WHEREAS, pursuant to the Ownership and Operation Agreement, the Collateral Agent has agreed to serve as a common collateral agent for the Owner Lessors.
WHEREAS, in consideration of the transactions contemplated by the Participation Agreements, Homer City has agreed to, and simultaneously herewith will, assign, for the term of the Facility Site Leases, all of its rights and interest in, to and under those certain Material Project Agreements more fully described onExhibit B hereto (the "Assigned Agreements") to the Collateral Agent for the benefit of the Owner Lessors pursuant to an assignment agreement (the "Assignment Agreement").
WHEREAS, for the term of the Facility Leases, the Owner Lessors have agreed to subassign all their right, title and interest in, to and under the Assigned Agreements back to Homer City.

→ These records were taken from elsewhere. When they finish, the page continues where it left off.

Source: an optimization exercise on an open RTL-to-GDS flow (aim: small area). Production flows keep margins and buffers that such runs may drop. Function was checked by simulation only, so behaviour that the tests miss may differ from the original. Power figures rest on the tool's default switching activity, not on a simulated workload.

### design/flow/run.sh
#!/bin/bash
# synth_recipe.tcl (not shown) runs the flow's synth.tcl, then flattens the netlist and writes it again
# the make line also repeats each setting of config.mk as NAME=value (left out here)
make -C /OpenROAD-flow-scripts/flow DESIGN_CONFIG=/design/flow/config.mk WORK_HOME=/design/flow/orfs CLKGATE_MAP_FILE= SYNTH_SCRIPT=/design/flow/synth_recipe.tcl finish
### design/flow/constraint.sdc
create_clock -name core_clock -period 10.0 [get_ports {clock}]
set_input_delay 2.0000 -clock core_clock [delete_from_list [all_inputs] [get_ports {clock}]]
set_output_delay 2.0000 -clock core_clock [all_outputs]
set_load 0.01 [all_outputs]
### design/flow/config.mk
export PLATFORM = sky130hd
export DESIGN_NAME = clock_top
export DESIGN_NICKNAME = clock_top
export VERILOG_FILES = /design/flow/design.v
export SDC_FILE = /design/flow/constraint.sdc
export NUM_CORES = 4
export LEC_CHECK = 0
export ABC_AREA = 1
export CAP_MARGIN = 20
export CORE_MARGIN = 2
export CORE_UTILIZATION = 40
export CTS_BUF_LIST = sky130_fd_sc_hd__clkbuf_8
export SLEW_MARGIN = 20
### design/flow/design.v
module debounce (
    input wire clock,
    input wire rst,
    input wire ic,
    input wire key,
    output wire edge_o
);
    reg p, w, x;
    wire kk = key ^ p;
    always @(posedge clock) begin
        if (rst) begin
            p <= 1'b0; w <= 1'b0; x <= 1'b0;
        end else begin
            p <= p ^ (w & ic & kk);
            w <= ~ic & (w | kk) & ~(x & ~p);
            x <= w & ic & (kk | p);
        end
    end
    assign edge_o = p & x;
endmodule
module timebase (
    input  wire clock,
    input  wire rst,       
    input  wire rst_n,     
    input  wire first,     
    output wire pulse,     
    output reg  blink,     
    output wire intclock,  
    output wire dstep,     
    output wire [2:0] q    
);
    localparam [14:0] P15 = 15'b010101010101010;
    reg [14:0] sd;
    wire sd_low0 = (sd[13:0] == P15[13:0]);            
    always @(posedge clock) begin
        if (rst) sd <= P15;                             
        else     sd <= {~sd[13:0], ~(sd[14] ^ sd[13]) ^ sd_low0};
    end
    assign pulse = sd_low0 & ~sd[14] & ~first;
    localparam [14:0] BL_J = 15'd8486;
    localparam [14:0] BL_T = 15'd4251;
    localparam [14:0] BL_R = BL_T ^ P15;
    reg [14:0] bl;
    wire bl_hit = (bl[0] == BL_R[0]) & (bl[1] == BL_R[1]) & (bl[2] == BL_R[2]) &
                  (bl[3] == BL_R[3]) & (bl[5] == BL_R[5]) & (bl[6] == BL_R[6]) &
                  (bl[7] == BL_R[7]) & (bl[8] == BL_R[8]) & (bl[10] == BL_R[10]) &
                  (bl[12] == BL_R[12]) & (bl[14] == BL_R[14]);
    always @(posedge clock) begin
        if (rst) bl <= BL_J ^ P15;
        else     bl <= {~bl[13:0], bl[14] ^ bl[3]} ^ {10'd0, bl_hit, 4'd0};
    end
    always @(posedge clock) begin
        if (rst)         blink <= 1'b0;
        else if (bl_hit) blink <= ~blink;
    end
    reg [3:0] c15;
    reg       h;
    reg [2:0] dq;
    reg [3:0] c11;
    wire z = (c15 == 4'b1010);                          
    always @(posedge clock) begin
        if (rst) c15 <= 4'b1010;
        else     c15 <= {~c15[2:0], c15[3] ^ c15[2]};
    end
    reg [2:0] dq_next;
    always @(*) begin
        case (dq)
            3'b000:  dq_next = 3'b001;
            3'b001:  dq_next = 3'b110;
            3'b110:  dq_next = 3'b010;
            3'b010:  dq_next = 3'b011;
            3'b011:  dq_next = 3'b111;
            3'b111:  dq_next = 3'b100;
            3'b100:  dq_next = 3'b101;
            default: dq_next = 3'b000;
        endcase
    end
    always @(posedge clock) begin
        if (rst) begin
            h   <= 1'b0;
            dq  <= 3'b000;
            c11 <= 4'd0;
        end else if (z) begin
            h   <= ~h;
            if (h) dq <= dq_next;
            c11 <= (c11[3] & c11[1]) ? 4'd0 : c11 + 4'd1;
        end
    end
    assign intclock = h ^ c11[0] ^ ((c11 == 4'd0) & ~z);
    assign dstep = z & h;
    assign q = dq;
endmodule
module watch (
    input  wire clock,
    input  wire rst,
    input  wire pulse,
    input  wire cfg_e,
    input  wire inc_e,
    input  wire dec_e,
    output reg  [1:0] md,    
    output reg  [5:0] sb,
    output reg  [5:0] es,
    output reg  [5:0] mi,
    output reg  [4:0] hr
);
    always @(posedge clock) begin
        if (rst)        md <= 2'd3;
        else if (cfg_e) md <= md - 2'd1;
    end
    wire m_run = (md == 2'd3);
    wire m_eh  = (md == 2'd2);
    wire m_em  = (md == 2'd1);
    wire m_es  = (md == 2'd0);
    wire tick  = m_run & pulse;
    wire es59  = es[5] & es[4] & es[3] & es[1] & es[0];    
    wire mi59  = mi[5] & mi[4] & mi[3] & mi[1] & mi[0];    
    wire carry = tick & ~cfg_e & es59;
    reg  [1:0] fs;       
    always @(*) begin
        if (m_run) fs = carry ? (mi59 ? 2'd2 : 2'd1) : 2'd0;
        else       fs = md;
    end
    reg  [5:0] x;
    always @(*) begin
        case (fs)
            2'd0:    x = es;
            2'd1:    x = mi;
            default: x = {1'b0, hr};
        endcase
    end
    wire [5:0] lim = fs[1] ? 6'd23 : 6'd59;
    wire up = m_run | inc_e;
    wire xlim = fs[1] ? (x[4] & x[2] & x[1] & x[0]) : (x[5] & x[4] & x[3] & x[1] & x[0]);
    wire [5:0] xs = x + {{5{~up}}, 1'b1};
    wire [5:0] y = up ? (xlim ? 6'd0 : xs)
                      : ((x == 6'd0) ? lim : xs);
    wire ed = (inc_e | dec_e);
    always @(posedge clock) begin
        if (rst)                         es <= 6'd0;
        else if (tick & ~cfg_e)          es <= es59 ? 6'd0 : y;
        else if (m_es & ed & ~cfg_e)     es <= y;
    end
    always @(posedge clock) begin
        if (rst)                 sb <= 6'd0;
        else if (tick)           sb <= es59 ? 6'd0 : y;
        else if (m_es & cfg_e)   sb <= es;
    end
    always @(posedge clock) begin
        if (rst)                 mi <= 6'd0;
        else if (carry)          mi <= mi59 ? 6'd0 : y;
        else if (m_em & ed)      mi <= y;
    end
    always @(posedge clock) begin
        if (rst)                      hr <= 5'd0;
        else if ((carry & mi59) | (m_eh & ed)) hr <= y[4:0];
    end
endmodule
module dspl_drv (
    input  wire clock,
    input  wire disp_rst,
    input  wire dstep,
    input  wire [2:0] q,
    input  wire blink,
    input  wire [1:0] md,    
    input  wire [5:0] es, mi,
    input  wire [4:0] hr,
    output wire [7:0] an,
    output wire [7:0] dec_ddp
);
    wire [1:0] f = q[2:1];
    wire       t = q[0];
    reg  [5:0] fv;
    always @(*) begin
        case (f)
            2'b00:   fv = es;
            2'b01:   fv = mi;
            2'b10:   fv = {1'b0, hr};
            default: fv = 6'd0;
        endcase
    end
    wire [2:0] fv_t = (fv >= 6'd50) ? 3'd5 : (fv >= 6'd40) ? 3'd4 : (fv >= 6'd30) ? 3'd3 :
                      (fv >= 6'd20) ? 3'd2 : (fv >= 6'd10) ? 3'd1 : 3'd0;
    wire [5:0] fv_u = fv - {fv_t, 3'b000} - {1'b0, fv_t, 1'b0};
    wire [3:0] dig = t ? {1'b0, fv_t} : fv_u[3:0];
    wire fen = blink | (md != f);
    reg [3:0] sel;
    reg       en;
    always @(posedge clock or posedge disp_rst) begin
        if (disp_rst) begin
            sel  <= 4'd12;
            en   <= 1'b0;
        end else if (dstep) begin
            sel  <= dig;
            en   <= fen;
        end
    end
    assign an[0] = ~(en & (q == 3'b001));
    assign an[1] = ~(en & (q == 3'b110));
    assign an[2] = 1'b1;
    assign an[3] = ~(en & (q == 3'b011));
    assign an[4] = ~(en & (q == 3'b111));
    assign an[5] = 1'b1;
    assign an[6] = ~(en & (q == 3'b101));
    assign an[7] = ~(en & (q == 3'b000));
    reg [6:0] seg;
    always @(*) begin
        case (sel)
            4'd1: seg = 7'b1001111;
            4'd2: seg = 7'b0010010;
            4'd3: seg = 7'b0000110;
            4'd4: seg = 7'b1001100;
            4'd5: seg = 7'b0100100;
            4'd6: seg = 7'b0100000;
            4'd7: seg = 7'b0001111;
            4'd8: seg = 7'b0000000;
            4'd9: seg = 7'b0000100;
            default: seg = 7'b0000001;    
        endcase
    end
    assign dec_ddp = {seg, ~(sel[3] & sel[2])};
endmodule
module clock_top(
    input wire clock,
    input wire reset_i,
    input wire config_i,
    input wire increment_i,
    input wire decrement_i,
    output wire [15:0] LED,
    output wire [7:0] an,
    output wire [7:0] dec_ddp
);
    reg [2:0] rs;
    always @(posedge clock or negedge reset_i) begin
        if (!reset_i) rs <= 3'b000;
        else          rs <= {rs[1], rs[1] | rs[0], ~rs[2]};
    end
    wire rst_n    = rs[2];
    wire rst      = ~rs[2];
    wire disp_rst = ~rs[2] | rs[0];
    wire pulse, blink, intclock, dstep;
    wire [2:0] q;
    timebase u_tb (
        .clock(clock), .rst(rst), .rst_n(rst_n), .first(rs[0]),
        .pulse(pulse), .blink(blink), .intclock(intclock), .dstep(dstep), .q(q)
    );
    wire cfg_e, inc_e, dec_e;
    debounce u_dc (.clock(clock), .rst(rst), .ic(intclock), .key(config_i),    .edge_o(cfg_e));
    debounce u_di (.clock(clock), .rst(rst), .ic(intclock), .key(increment_i), .edge_o(inc_e));
    debounce u_dd (.clock(clock), .rst(rst), .ic(intclock), .key(decrement_i), .edge_o(dec_e));
    wire [1:0] md;
    wire [5:0] sb, es, mi;
    wire [4:0] hr;
    watch u_w (
        .clock(clock), .rst(rst), .pulse(pulse),
        .cfg_e(cfg_e), .inc_e(inc_e), .dec_e(dec_e),
        .md(md), .sb(sb), .es(es), .mi(mi), .hr(hr)
    );
    assign LED = {10'b0, sb};
    dspl_drv u_d (
        .clock(clock), .disp_rst(disp_rst), .dstep(dstep), .q(q), .blink(blink),
        .md(md), .es(es), .mi(mi), .hr(hr),
        .an(an), .dec_ddp(dec_ddp)
    );
endmodule
This is an optimization exercise on Yosys and OpenROAD, whose aim is small area, not a production implementation. RTL that was checked went through simulation tests only; none was proved equivalent to the original. The RTL of runs 1 and 7 was laid out without a check of its function. No driver is modelled on the clock port, so clocking that relies on it looks cheaper here than on a real chip. Power and IR drop assume default switching activity.

==> design/flow/config.mk <==
export PLATFORM = sky130hd
export DESIGN_NAME = atm_code
export DESIGN_NICKNAME = atm_code
export VERILOG_FILES = /design/flow/design.v
export SDC_FILE = /design/flow/constraint.sdc
export NUM_CORES = 4
export LEC_CHECK = 0
export CAP_MARGIN = 20
export CORE_MARGIN = 2
export CORE_UTILIZATION = 40
export SLEW_MARGIN = 20
==> design/flow/constraint.sdc <==
create_clock -name core_clock -period 5.0 [get_ports {clk}]
set_input_delay 1.0000 -clock core_clock [delete_from_list [all_inputs] [get_ports {clk}]]
set_output_delay 1.0000 -clock core_clock [all_outputs]
set_load 0.01 [all_outputs]
==> design/flow/design.v <==
module atm_code(input clk, input rst, input BTN3, BTN2, BTN1, input [3:0] SW,
                output reg [7:0] LED, output reg [6:0] digit4, digit3, digit2, digit1);
  localparam [3:0] IDLE = 4'd1;
  localparam [3:0] PE3 = 4'd2;
  localparam [3:0] PE2 = 4'd3;
  localparam [3:0] PE1 = 4'd6;
  localparam [3:0] LOCK = 4'd7;
  localparam [3:0] MENU = 4'd0;
  localparam [3:0] MONEY = 4'd11;
  localparam [3:0] WARN = 4'd9;
  localparam [3:0] PC3 = 4'd10;
  localparam [3:0] PC2 = 4'd15;
  localparam [3:0] PC1 = 4'd14;
  localparam [3:0] NEW = 4'd5;
  localparam [3:0] RSTC = 4'd4;
  localparam [3:0] LOCKB = 4'd8;
  reg [3:0] disp;       
  reg [1:0] stl;        
  reg [1:0] sth;        
  wire [3:0] st = {sth, stl};
  always @(*) begin
    case ({disp, stl})
      {IDLE, 2'd1}: sth = 2'd0;   
      {IDLE, 2'd2}: sth = 2'd0;   
      {PE3, 2'd2}: sth = 2'd0;   
      {PE3, 2'd3}: sth = 2'd0;   
      {PE3, 2'd0}: sth = 2'd0;   
      {PE3, 2'd1}: sth = 2'd0;   
      {PE2, 2'd3}: sth = 2'd0;   
      {PE2, 2'd2}: sth = 2'd1;   
      {PE2, 2'd0}: sth = 2'd0;   
      {PE2, 2'd1}: sth = 2'd0;   
      {PE1, 2'd2}: sth = 2'd1;   
      {PE1, 2'd3}: sth = 2'd1;   
      {PE1, 2'd0}: sth = 2'd0;   
      {PE1, 2'd1}: sth = 2'd0;   
      {LOCK, 2'd3}: sth = 2'd1;   
      {LOCK, 2'd1}: sth = 2'd0;   
      {MENU, 2'd0}: sth = 2'd0;   
      {MENU, 2'd1}: sth = 2'd0;   
      {MENU, 2'd3}: sth = 2'd2;   
      {MENU, 2'd2}: sth = 2'd2;   
      {MONEY, 2'd3}: sth = 2'd2;   
      {MONEY, 2'd0}: sth = 2'd0;   
      {MONEY, 2'd1}: sth = 2'd2;   
      {WARN, 2'd1}: sth = 2'd2;   
      {WARN, 2'd3}: sth = 2'd2;   
      {PC3, 2'd2}: sth = 2'd2;   
      {PC3, 2'd3}: sth = 2'd3;   
      {PC3, 2'd1}: sth = 2'd1;   
      {PC3, 2'd0}: sth = 2'd0;   
      {PC2, 2'd3}: sth = 2'd3;   
      {PC2, 2'd2}: sth = 2'd3;   
      {PC2, 2'd1}: sth = 2'd1;   
      {PC2, 2'd0}: sth = 2'd0;   
      {PC1, 2'd2}: sth = 2'd3;   
      {PC1, 2'd3}: sth = 2'd1;   
      {PC1, 2'd1}: sth = 2'd1;   
      {PC1, 2'd0}: sth = 2'd0;   
      {NEW, 2'd1}: sth = 2'd1;   
      {NEW, 2'd0}: sth = 2'd0;   
      {RSTC, 2'd1}: sth = 2'd0;   
      default: sth = 2'bxx;
    endcase
  end
  reg [3:0] pin;
  reg [15:0] bal_d;   
  reg [6:0] x;
  wire isMd = (disp == MONEY);   
  wire [4:0] pend = isMd ? x[4:0] : 5'd0;
  reg [3:0] st_n;
  reg [4:0] pend_n;
  wire s = pend[4];
  wire [4:0] c;
  assign c[0] = s;
  genvar i;
  generate for (i = 0; i < 4; i = i + 1) begin : rca
    assign c[i+1] = (bal_d[i] & pend[i]) | (c[i] & (bal_d[i] ^ pend[i]));
  end endgenerate
  wire [15:0] bal;
  assign bal[3:0] = bal_d[3:0] ^ pend[3:0] ^ c[3:0];
  wire [16:4] k;
  assign k[4] = c[4] ^ s;
  generate for (i = 4; i < 16; i = i + 1) begin : incdec
    assign k[i+1] = k[i] & (bal_d[i] ^ s);
  end endgenerate
  assign bal[15:4] = bal_d[15:4] ^ k[15:4];
  wire inc = c[4] & ~s, dec = s & ~c[4];
  wire hi_nz = ~((bal_d[15:4] == 12'd0 & ~inc & ~dec) | (bal_d[15:4] == 12'hfff & inc) | (bal_d[15:4] == 12'd1 & dec));
  wire [4:0] g1, g0;
  assign g1[0] = 1'b1; assign g0[0] = 1'b0;
  generate for (i = 0; i < 4; i = i + 1) begin : cmp
    assign g1[i+1] = (bal[i] & ~SW[i]) | (g1[i] & (bal[i] | ~SW[i]));
    assign g0[i+1] = (bal[i] & ~SW[i]) | (g0[i] & (bal[i] | ~SW[i]));
  end endgenerate
  wire gt = hi_nz | g0[4];
  wire ge = hi_nz | g1[4];
  wire ok = (pin == SW);
  wire t100 = (x == 7'd22);
  wire t50 = ~isMd & (x == 7'd43);
  wire inLOCK = (st == LOCK) | (st == LOCKB);   
  wire run = inLOCK ? !t100 : (st == WARN) ? (!t50 & !isMd) : 1'b0;
  wire [6:0] x_step = {x[5:0], ~(x[6] ^ x[5])};
  always @(*) begin
    pend_n = 5'd0;
    if (st == MONEY) begin
      if (BTN3) pend_n = {1'b0, SW};
      else if (BTN2 && ge) pend_n = {1'b1, ~SW};
    end
  end
  always @(*) begin
    st_n = st;
    case (st)
      IDLE: if (BTN3) st_n = PE3;
      PE3: if (BTN3) st_n = ok ? MENU : PE2; else if (BTN1) st_n = IDLE;
      PE2: if (BTN1) st_n = IDLE; else if (BTN3) st_n = ok ? MENU : PE1;
      PE1: if (BTN1) st_n = IDLE; else if (BTN3) st_n = ok ? MENU : LOCK;
      LOCK, LOCKB: if (t100) st_n = IDLE;
      MENU: if (BTN1) st_n = IDLE; else if (BTN3) st_n = MONEY; else if (BTN2) st_n = PC3;
      MONEY: if (BTN1) st_n = MENU; else if (BTN2 && !gt) st_n = WARN;
      WARN: if (t50) st_n = MONEY;
      PC3: if (BTN1) st_n = MENU; else if (BTN3) st_n = ok ? NEW : PC2;
      PC2: if (BTN1) st_n = MENU; else if (BTN3) st_n = ok ? NEW : PC1;
      PC1: if (BTN1) st_n = MENU; else if (BTN3) st_n = ok ? NEW : LOCK;
      NEW: if (BTN3) st_n = MENU;
      default: st_n = 4'bxxxx;
    endcase
  end
  always @(posedge clk or posedge rst) begin
    if (rst) begin
      stl <= IDLE[1:0]; disp <= RSTC; pin <= 4'd0; bal_d <= 16'd0;
    end else begin
      stl <= st_n[1:0]; disp <= st; bal_d <= bal;
      if (st == NEW && BTN3) pin <= SW;
    end
  end
  always @(posedge clk) x <= {2'b00, pend_n} | (run ? x_step : 7'd0);
  function [6:0] hex7(input [3:0] v);
    case (v)
      4'd0: hex7 = 7'b0000001;
      4'd1: hex7 = 7'b1001111;
      4'd2: hex7 = 7'b0010010;
      4'd3: hex7 = 7'b0000110;
      4'd4: hex7 = 7'b1001100;
      4'd5: hex7 = 7'b0100100;
      4'd6: hex7 = 7'b0100000;
      4'd7: hex7 = 7'b0001101;
      4'd8: hex7 = 7'b0000000;
      4'd9: hex7 = 7'b0000100;
      4'd10: hex7 = 7'b0001000;
      4'd11: hex7 = 7'b1100000;
      4'd12: hex7 = 7'b0110001;
      4'd13: hex7 = 7'b1000010;
      4'd14: hex7 = 7'b0110000;
      4'd15: hex7 = 7'b0111000;
    endcase
  endfunction
  always @(*) begin
    case (disp)
      IDLE: begin LED = 8'b00000001; digit4 = 7'b0110001; digit3 = 7'b0001000; digit2 = 7'b1111010; digit1 = 7'b1000010; end
      PE3: begin LED = 8'b10000000; digit4 = 7'b0011000; digit3 = 7'b0110000; digit2 = 7'b1111110; digit1 = 7'b0000110; end
      PE2: begin LED = 8'b11000000; digit4 = 7'b0011000; digit3 = 7'b0110000; digit2 = 7'b1111110; digit1 = 7'b0010010; end
      PE1: begin LED = 8'b11100000; digit4 = 7'b0011000; digit3 = 7'b0110000; digit2 = 7'b1111110; digit1 = 7'b1001111; end
      LOCK: begin LED = 8'b11111111; digit4 = 7'b0111000; digit3 = 7'b0001000; digit2 = 7'b1111001; digit1 = 7'b1110001; end
      MENU: begin LED = 8'b00010000; digit4 = 7'b0000001; digit3 = 7'b0011000; digit2 = 7'b0110000; digit1 = 7'b1101010; end
      MONEY: begin LED = 8'b00001000; digit4 = hex7(bal_d[15:12]); digit3 = hex7(bal_d[11:8]); digit2 = hex7(bal_d[7:4]); digit1 = hex7(bal_d[3:0]); end
      WARN: begin LED = 8'b11111111; digit4 = 7'b1111110; digit3 = 7'b1101010; digit2 = 7'b0001000; digit1 = 7'b1111110; end
      PC3: begin LED = 8'b00000100; digit4 = 7'b0011000; digit3 = 7'b0110001; digit2 = 7'b1111110; digit1 = 7'b0000110; end
      PC2: begin LED = 8'b00000110; digit4 = 7'b0011000; digit3 = 7'b0110001; digit2 = 7'b1111110; digit1 = 7'b0010010; end
      PC1: begin LED = 8'b00000111; digit4 = 7'b0011000; digit3 = 7'b0110001; digit2 = 7'b1111110; digit1 = 7'b1001111; end
      NEW: begin LED = 8'b00000010; digit4 = 7'b0011000; digit3 = 7'b0001000; digit2 = 7'b0100100; digit1 = 7'b0100100; end
      RSTC: begin LED = 8'b10101010; digit4 = 7'bx; digit3 = 7'bx; digit2 = 7'bx; digit1 = 7'bx; end
      LOCKB: begin LED = 8'b11111111; digit4 = 7'b0111000; digit3 = 7'b0001000; digit2 = 7'b1111001; digit1 = 7'b1110001; end
      default: begin LED = 8'bx; digit4 = 7'bx; digit3 = 7'bx; digit2 = 7'bx; digit1 = 7'bx; end
    endcase
  end
endmodule
This is an optimization exercise on Yosys and OpenROAD, whose aim is small area and a short achievable clock period, not a production implementation. Only simulation tests tie the RTL to the original design; equivalence was not proved. No activity file was given, so power comes from the tool's default toggle rates.

==> design/flow/design.v <==
module alu32 ( input [2:0] f3,
               input alt,
               input isop,
               input [31:0] a,
               input [31:0] b,
               output reg [31:0] y,
               output eq,
               output lt,
               output ltu
             );
    wire sub = (f3 != 3'd0) | (isop & alt);
    wire [31:0] bx = b ^ {32{sub}};
    wire [33:0] s = {1'b0, a, 1'b1} + {1'b0, bx, sub};
    wire [31:0] sum = s[32:1];
    wire cout = s[33];
    wire [31:0] x = a ^ b;
    assign eq = ~|x;
    assign ltu = ~cout;
    assign lt = (a[31] ^ b[31]) ? a[31] : sum[31];
    wire left = ~f3[2];
    reg [31:0] ar, sr;
    integer i;
    always @(*)
        for (i = 0; i < 32; i = i + 1)
            ar[i] = a[31-i];
    wire [31:0] sin = left ? ar : a;
    wire fill = alt & a[31] & ~left;
    wire [32:0] sh = $signed({fill, sin}) >>> b[4:0];
    always @(*)
        for (i = 0; i < 32; i = i + 1)
            sr[i] = sh[31-i];
    wire [31:0] shres = left ? sr : sh[31:0];
    always @(*) begin
        case (f3)
            3'd0: y = sum;
            3'd1: y = shres;
            3'd2: y = {31'd0, lt};
            3'd3: y = {31'd0, ltu};
            3'd4: y = x;
            3'd5: y = shres;
            3'd6: y = a | b;
            default: y = a & b;
        endcase
    end
endmodule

NOW, THEREFORE, in consideration of the representations, warranties, covenants and agreements contained herein, the parties hereto agree as follows:
1. The Collateral Agent acting on behalf of and as instructed by the Owner Lessors hereby unconditionally and irrevocably assigns, transfers and conveys to Homer City, and Homer City hereby accepts and assumes, all of the Collateral Agent's rights, title and interest in, to and under the Assigned Agreements.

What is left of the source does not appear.